Growing Impoverished by Paying Workers, Themselves Impoverished

I have a decent understanding of basic economics, but my mind keeps circling this puzzle again and again, and I just can't make sense of it.

My elderly mother requires lots of care, so we pay a nice, smart Jamaican women (untrained, but bright, principled, and highly competent) to come in 6 days per week. The expense, of course, is killing us. And yet, this woman is very poor. She takes three buses to get to work (>1 hour commute) because she can't afford even a used car.

It irks me that she can be so diligent and smart and competent, and work so hard, and cost so much (from our perspective), and still be poor. But what really confuses me is that we're impoverishing ourselves with her wages...yet she's still poor. That makes no sense at all to me. There's no middleman. We pay her directly. Where, exactly, is the wealth going?

Of course, I can do the math, and spot the shortfall, but in a larger, macroeconomic sense, there's something wrong here, and I can't quite pin it down.


Two notes:

1. I actually do understand one facet of it. It's not that she's poor, it's that she's slightly less obscenely rich. Billions of humans (including her relatives back home in Jamaica) would guffaw at the notion that needing to take a bus to work amounts to poverty. I sound like Mrs. Howell grieving for the unfortunate slobs who can't dine on fine china or vacation in Monaco. But, still, this doesn't explain the lose/lose economic dynamic. How can both sides be making out so poorly?

2. My grandfather was perpetually aggrieved by inflation. "How can people, especially younger people, afford these crazy prices?" he'd cry back in the 80s. "Don't forget that wages increase with inflation, too!" I'd respond assuredly, the cocky American college student. Grandpa would wag his head bitterly, "no." I was missing the essential element. Maybe this is what I was missing?

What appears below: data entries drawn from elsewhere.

## src/rtl/seg_pkg.sv

```systemverilog
package seg_pkg;
  typedef enum logic [1:0] {
    TRAP_NONE   = 2'd0,
    TRAP_BOUND  = 2'd1,
    TRAP_ABSENT = 2'd2
  } trap_e;
endpackage

```

## src/rtl/seg_table.sv

```systemverilog
module seg_table #(
  parameter int SEG_W    = 3,
  parameter int NUM_SEGS = 6,
  parameter int PA_W     = 16,
  parameter int LIM_W    = 13
) (
  input  logic             clk,
  input  logic             rst_n,
  input  logic             wr_en,
  input  logic [SEG_W-1:0] wr_idx,
  input  logic [PA_W-1:0]  wr_base,
  input  logic [LIM_W-1:0] wr_limit,
  input  logic             wr_present,
  input  logic [SEG_W-1:0] rd_idx,
  output logic [PA_W-1:0]  rd_base,
  output logic [LIM_W-1:0] rd_limit,
  output logic             rd_present
);
  logic [PA_W-1:0]  base_q  [NUM_SEGS];
  logic [LIM_W-1:0] limit_q [NUM_SEGS];
  logic             pres_q  [NUM_SEGS];

  for (genvar i = 0; i < NUM_SEGS; i++) begin : g_entry
    logic hit_wr;
    assign hit_wr = wr_en && (wr_idx == SEG_W'(i));
    always_ff @(posedge clk or negedge rst_n) begin
      if (!rst_n) begin
        base_q[i]  <= '0;
        limit_q[i] <= '0;
        pres_q[i]  <= 1'b0;
      end else if (hit_wr) begin
        base_q[i]  <= wr_base;
        limit_q[i] <= wr_limit;
        pres_q[i]  <= wr_present;
      end
    end
  end

  // Indices at or above NUM_SEGS select nothing and read as absent.
  always_comb begin
    rd_base    = '0;
    rd_limit   = '0;
    rd_present = 1'b0;
    for (int i = 0; i < NUM_SEGS; i++) begin
      if (rd_idx == SEG_W'(i)) begin
        rd_base    = base_q[i];
        rd_limit   = limit_q[i];
        rd_present = pres_q[i];
      end
    end
  end
endmodule

```

## src/rtl/seg_check.sv

```systemverilog
module seg_check #(
  parameter int OFS_W = 12,
  parameter int PA_W  = 16,
  parameter int LIM_W = 13
) (
  input  logic             present,
  input  logic [PA_W-1:0]  base,
  input  logic [LIM_W-1:0] limit,
  input  logic [OFS_W-1:0] ofs,
  output seg_pkg::trap_e   trap,
  output logic [PA_W-1:0]  paddr
);
  import seg_pkg::*;
  localparam int SUM_W = (PA_W > OFS_W) ? PA_W : OFS_W;

  logic             in_bounds;
  logic [SUM_W-1:0] sum;

  assign in_bounds = LIM_W'(ofs) < limit;
  assign sum       = SUM_W'(base) + SUM_W'(ofs);

  always_comb begin
    if (!present) begin
      trap  = TRAP_ABSENT;
      paddr = '0;
    end else if (!in_bounds) begin
      trap  = TRAP_BOUND;
      paddr = '0;
    end else begin
      trap  = TRAP_NONE;
      paddr = sum[PA_W-1:0];
    end
  end
endmodule

```

## src/rtl/seg_xlate.sv

```systemverilog
module seg_xlate #(
  parameter int SEG_W    = 3,
  parameter int NUM_SEGS = 6,
  parameter int OFS_W    = 12,
  parameter int PA_W     = 16
) (
  input  logic             clk,
  input  logic             rst_n,
  input  logic             cfg_we,
  input  logic             cfg_kernel,
  input  logic [SEG_W-1:0] cfg_idx,
  input  logic [PA_W-1:0]  cfg_base,
  input  logic [OFS_W:0]   cfg_limit,
  input  logic             cfg_present,
  input  logic             req_valid,
  input  logic [SEG_W-1:0] req_seg,
  input  logic [OFS_W-1:0] req_ofs,
  output logic             rsp_valid,
  output logic             rsp_ok,
  output logic [1:0]       rsp_trap,
  output logic [PA_W-1:0]  rsp_paddr
);
  import seg_pkg::*;
  localparam int LIM_W = OFS_W + 1;

  logic             tbl_we;
  logic [PA_W-1:0]  ent_base;
  logic [LIM_W-1:0] ent_limit;
  logic             ent_present;
  trap_e            chk_trap;
  logic [PA_W-1:0]  chk_paddr;

  logic             valid_d, valid_q;
  logic             ok_d, ok_q;
  trap_e            trap_d, trap_q;
  logic [PA_W-1:0]  paddr_d, paddr_q;

  assign tbl_we = cfg_we && cfg_kernel;

  seg_table #(.SEG_W(SEG_W), .NUM_SEGS(NUM_SEGS), .PA_W(PA_W), .LIM_W(LIM_W)) u_table (
    .clk        (clk),
    .rst_n      (rst_n),
    .wr_en      (tbl_we),
    .wr_idx     (cfg_idx),
    .wr_base    (cfg_base),
    .wr_limit   (cfg_limit),
    .wr_present (cfg_present),
    .rd_idx     (req_seg),
    .rd_base    (ent_base),
    .rd_limit   (ent_limit),
    .rd_present (ent_present)
  );

  seg_check #(.OFS_W(OFS_W), .PA_W(PA_W), .LIM_W(LIM_W)) u_check (
    .present (ent_present),
    .base    (ent_base),
    .limit   (ent_limit),
    .ofs     (req_ofs),
    .trap    (chk_trap),
    .paddr   (chk_paddr)
  );

  always_comb begin
    valid_d = req_valid;
    if (req_valid) begin
      trap_d  = chk_trap;
      paddr_d = chk_paddr;
      ok_d    = (chk_trap == TRAP_NONE);
    end else begin
      trap_d  = TRAP_NONE;
      paddr_d = '0;
      ok_d    = 1'b0;
    end
  end

  always_ff @(posedge clk or negedge rst_n) begin
    if (!rst_n) begin
      valid_q <= 1'b0;
      ok_q    <= 1'b0;
      trap_q  <= TRAP_NONE;
      paddr_q <= '0;
    end else begin
      valid_q <= valid_d;
      ok_q    <= ok_d;
      trap_q  <= trap_d;
      paddr_q <= paddr_d;
    end
  end

  assign rsp_valid = valid_q;
  assign rsp_ok    = ok_q;
  assign rsp_trap  = trap_q;
  assign rsp_paddr = paddr_q;
endmodule

```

Update: On three hundredth thought: It's probably useful to bear in mind that we're buying a luxury. Most people put elderly relatives in institutions or find a way to care for them themselves. My mailman and plumber earn good wages by providing essential services time-shared by large communities. One-to-one purchase of a (minor) luxury service is an odd economic proposition, made viable only by inexpensive immigrant labor. It's thus inherently ill-paying, yet high-priced, over time. This doesn't fully satisfy my curiosity, but I'm getting there.

1 comment:

  1. Keep working on this one Jim. Let me know what you come up with. My college admin friend who lives in Chestnut Hill Pa with her husband the surgeon was agonizing over what to do when her housekeeper became ill and had to miss work for over a week. Sick pay wasn't part of their deal but she knew the lack of pay would devastate her on top of being sick. You always wanted to sound like Mrs. Howell, admit it. :) We are finally getting our rescue dog on friday and I have been lobbying to name her Stella just so I can sound like Brando when I call her.